Is the stock market correlation about to end? | BTCUSD on TradingView.com
The two asset classes previously exhibited a strong correlation according to the Correlation Coefficient between the S&P 500 and BTCUSD, but it is at risk of breaking down in the coming months if price action doesn’t come more into parity.
The Correlation Coefficient measures not just the strength but the direction of the relationship between any two assets, and the direction is currently pointed down. This suggests that the correlation will continue to weaken unless the relationship reverses course.
Nvidia/BTC Correlation Coefficient loses uptrend | BTCUSD on TradingView.com
Bitcoin Breaks Up With Nividia After 8-Year Relationship
One potential early indication that the uptrend in the Correlation Coefficient between the S&P 500 and BTCUSD might break down, is because the same tool and strong correlation between Bitcoin and Nvidia has since started to fall.
The previous series of higher highs and higher lows just met its first lower low. If a lower high on the Correlation Coefficient forms next, it could spell the end between any correlation between crypto and traditional markets.
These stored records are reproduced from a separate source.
===== src/rtl/ethii_unpacker.sv =====
// rtl/ethii_unpacker.sv - Ethernet II header strip, filter and 2-byte payload realign
module ethii_unpacker
   import ethii_pkg::*;
#(
   parameter bit MAC_FILTER_EN  = 1'b1,
   parameter bit TYPE_FILTER_EN = 1'b1,
   parameter int CNT_W          = 16
) (
   input  logic             clk,
   input  logic             reset_n,
   input  logic [47:0]      local_mac_i,
   input  logic [31:0]      ethii_ip_udp_tdata_i,
   input  logic             ethii_ip_udp_tvld_i,
   input  logic             ethii_ip_udp_tlast_i,
   input  logic [3:0]       ethii_ip_udp_tkeep_i,
   output logic             ethii_ip_udp_rdy_o,
   output logic [47:0]      hdr_mac_dest_o,
   output logic [47:0]      hdr_mac_src_o,
   output logic [15:0]      hdr_eth_type_o,
   output logic             hdr_mac_vld_o,
   input  logic             hdr_mac_rdy_i,
   output logic [31:0]      user_tdata_o,
   output logic             user_tvld_o,
   output logic             user_tlast_o,
   output logic [3:0]       user_tkeep_o,
   input  logic             user_trdy_i,
   output logic [CNT_W-1:0] drop_cnt_o
);

   unpack_state_t    state_q, state_d;
   logic [47:0]      cap_dst_q, cap_src_q;
   logic [47:0]      hdr_dst_q, hdr_src_q;
   logic [15:0]      hdr_type_q;
   logic             hdr_vld_q;
   logic [31:0]      out_data_q;
   logic [3:0]       out_keep_q;
   logic             out_last_q, out_vld_q;
   logic [15:0]      saved_data_q;
   logic [3:0]       saved_keep_q;
   logic [CNT_W-1:0] drop_cnt_q;

   logic [31:0] in_data;
   logic [3:0]  in_keep;
   logic        in_last;
   logic        orv, hdr_free, mac_ok, type_ok, frame_pass, w3_has_word;
   logic        in_rdy, in_xfer;
   logic        emit, emit_last, hdr_load, drop_inc, save;
   logic [31:0] emit_data;
   logic [3:0]  emit_keep;

   assign in_data  = ethii_ip_udp_tdata_i;
   assign in_keep  = ethii_ip_udp_tkeep_i;
   assign in_last  = ethii_ip_udp_tlast_i;
   assign orv      = ~out_vld_q | user_trdy_i;
   assign hdr_free = ~hdr_vld_q | hdr_mac_rdy_i;

   // Filter compare on the captured dst MAC and the EtherType in the upper half of w3
   assign mac_ok      = !MAC_FILTER_EN || (cap_dst_q == local_mac_i) || (cap_dst_q == ETH_MAC_BCAST);
   assign type_ok     = !TYPE_FILTER_EN || (in_data[31:16] == ETH_TYPE_IPV4);
   assign frame_pass  = mac_ok && type_ok;
   // w3 carries at least one payload byte (p0) only with keep 1110/1111
   assign w3_has_word = (in_keep == KEEP_3B) || (in_keep == KEEP_4B);

   // Input ready per state; a w3 that ends the frame also writes the output stage, so it needs orv too
   always_comb begin
      in_rdy = 1'b0;
      case (state_q)
         W_DST, W_DSTSRC, W_SRC, DROP: in_rdy = 1'b1;
         W_TYPE:                       in_rdy = hdr_free && (orv || !(in_last && w3_has_word));
         DATA:                         in_rdy = orv;
         default:                      in_rdy = 1'b0;
      endcase
   end

   assign in_xfer = ethii_ip_udp_tvld_i && in_rdy;

   // Next state, output-word formation, header load and drop accounting
   always_comb begin
      state_d   = state_q;
      emit      = 1'b0;
      emit_data = '0;
      emit_keep = KEEP_4B;
      emit_last = 1'b0;
      hdr_load  = 1'b0;
      drop_inc  = 1'b0;
      save      = 1'b0;
      case (state_q)
         W_DST: if (in_xfer) begin
            drop_inc = in_last;
            state_d  = in_last ? W_DST : W_DSTSRC;
         end
         W_DSTSRC: if (in_xfer) begin
            drop_inc = in_last;
            state_d  = in_last ? W_DST : W_SRC;
         end
         W_SRC: if (in_xfer) begin
            drop_inc = in_last;
            state_d  = in_last ? W_DST : W_TYPE;
         end
         W_TYPE: if (in_xfer) begin
            if (!frame_pass || (in_last && !w3_has_word)) begin
               drop_inc = 1'b1;
               state_d  = in_last ? W_DST : DROP;
            end else begin
               hdr_load = 1'b1;
               if (in_last) begin
                  emit      = 1'b1;
                  emit_last = 1'b1;
                  state_d   = W_DST;
                  if (in_keep == KEEP_4B) begin
                     emit_data = {in_data[15:0], 16'h0};
                     emit_keep = KEEP_2B;
                  end else begin
                     emit_data = {in_data[15:8], 24'h0};
                     emit_keep = KEEP_1B;
                  end
               end else begin
                  save    = 1'b1;
                  state_d = DATA;
               end
            end
         end
         DATA: if (in_xfer) begin
            emit      = 1'b1;
            emit_data = {saved_data_q, in_data[31:16]};
            save      = 1'b1;
            if (in_last) begin
               if (in_keep == KEEP_1B) begin
                  emit_keep = KEEP_3B;
                  emit_last = 1'b1;
                  state_d   = W_DST;
               end else if (in_keep == KEEP_2B) begin
                  emit_last = 1'b1;
                  state_d   = W_DST;
               end else begin
                  state_d   = TAIL;
               end
            end
         end
         TAIL: if (orv) begin
            emit      = 1'b1;
            emit_data = {saved_data_q, 16'h0};
            emit_keep = (saved_keep_q == KEEP_4B) ? KEEP_2B : KEEP_1B;
            emit_last = 1'b1;
            state_d   = W_DST;
         end
         DROP: if (in_xfer && in_last) state_d = W_DST;
         default: state_d = W_DST;
      endcase
   end

   // State register
   always_ff @(posedge clk or negedge reset_n) begin
      if (!reset_n) state_q <= W_DST;
      else          state_q <= state_d;
   end

   // Capture MAC fields as they stream in, kept apart from the header still being presented
   always_ff @(posedge clk or negedge reset_n) begin
      if (!reset_n) begin
         cap_dst_q <= '0;
         cap_src_q <= '0;
      end else if (in_xfer) begin
         case (state_q)
            W_DST:    cap_dst_q[47:16] <= in_data;
            W_DSTSRC: begin
               cap_dst_q[15:0]  <= in_data[31:16];
               cap_src_q[47:32] <= in_data[15:0];
            end
            W_SRC:    cap_src_q[31:0] <= in_data;
            default:  ;
         endcase
      end
   end

   // Header sideband register; a new load wins over a same-cycle consume
   always_ff @(posedge clk or negedge reset_n) begin
      if (!reset_n) begin
         hdr_vld_q  <= 1'b0;
         hdr_dst_q  <= '0;
         hdr_src_q  <= '0;
         hdr_type_q <= '0;
      end else if (hdr_load) begin
         hdr_vld_q  <= 1'b1;
         hdr_dst_q  <= cap_dst_q;
         hdr_src_q  <= cap_src_q;
         hdr_type_q <= in_data[31:16];
      end else if (hdr_mac_rdy_i) begin
         hdr_vld_q  <= 1'b0;
      end
   end

   // Single-register payload output stage
   always_ff @(posedge clk or negedge reset_n) begin
      if (!reset_n) begin
         out_vld_q  <= 1'b0;
         out_data_q <= '0;
         out_keep_q <= '0;
         out_last_q <= 1'b0;
      end else if (emit) begin
         out_vld_q  <= 1'b1;
         out_data_q <= emit_data;
         out_keep_q <= emit_keep;
         out_last_q <= emit_last;
      end else if (user_trdy_i) begin
         out_vld_q  <= 1'b0;
      end
   end

   // Low half of the last accepted word and its keep, carried into the next output word
   always_ff @(posedge clk or negedge reset_n) begin
      if (!reset_n) begin
         saved_data_q <= '0;
         saved_keep_q <= '0;
      end else if (save) begin
         saved_data_q <= in_data[15:0];
         saved_keep_q <= in_keep;
      end
   end

   // Dropped-frame counter, wraps naturally
   always_ff @(posedge clk or negedge reset_n) begin
      if (!reset_n)      drop_cnt_q <= '0;
      else if (drop_inc) drop_cnt_q <= drop_cnt_q + 1'b1;
   end

   assign ethii_ip_udp_rdy_o = in_rdy;
   assign hdr_mac_dest_o     = hdr_dst_q;
   assign hdr_mac_src_o      = hdr_src_q;
   assign hdr_eth_type_o     = hdr_type_q;
   assign hdr_mac_vld_o      = hdr_vld_q;
   assign user_tdata_o       = out_data_q;
   assign user_tvld_o        = out_vld_q;
   assign user_tlast_o       = out_last_q;
   assign user_tkeep_o       = out_keep_q;
   assign drop_cnt_o         = drop_cnt_q;

endmodule
**config.mk**
```make
export PLATFORM = sky130hd
export DESIGN_NAME = seq_fixed_point_div
export DESIGN_NICKNAME = d
export VERILOG_FILES = /design/src/rtl/fixed_point_div_pkg.sv /design/src/rtl/fixed_point_div_finalize.sv /design/src/rtl/seq_fixed_point_div.sv
export SDC_FILE = /design/constraint.sdc
export NUM_CORES = 1
export LEC_CHECK = 0
export ABC_AREA = 1
export BUFFER_PORTS_ARGS = -buffer_cell sky130_fd_sc_hd__buf_2
export CAP_MARGIN = 0
export CELL_PAD_IN_SITES_DETAIL_PLACEMENT = 0
export CELL_PAD_IN_SITES_GLOBAL_PLACEMENT = 1
export CORE_UTILIZATION = 40
export CTS_BUF_LIST = sky130_fd_sc_hd__clkbuf_4
export DETAILED_ROUTE_END_ITERATION = 16
export PLACE_DENSITY_LB_ADDON = 0.12
export SYNTH_ARGS = -nofsm -noshare
export SYNTH_HDL_FRONTEND = slang
export SYNTH_HIERARCHICAL = 1
export SYNTH_SLANG_ARGS = --single-unit
```
**constraint.sdc**
```tcl
create_clock -name clk -period 2.48 [get_ports clk]
set_input_delay 0.248 -clock clk [delete_from_list [all_inputs] [get_ports clk]]
set_output_delay 0.248 -clock clk [all_outputs]
set_load 0.05 [all_outputs]
```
This isn’t all bad, however, as portfolio managers often seek to diversify with assets that have a negative correlation with stocks. If the Correlation Coefficient drifts there, the asset could become interesting for different reasons. In the past, Bitcoin was positioned as an alternative asset class with little to no correlation with the stock market.
The COVID price shock caused many uncorrelated assets to sudden become tightly correlated, and that relationship could now be fading. Bitcoin is instead showing an increasingly strong correlation with Gold, which could ultimately bode well for the top cryptocurrency by market cap.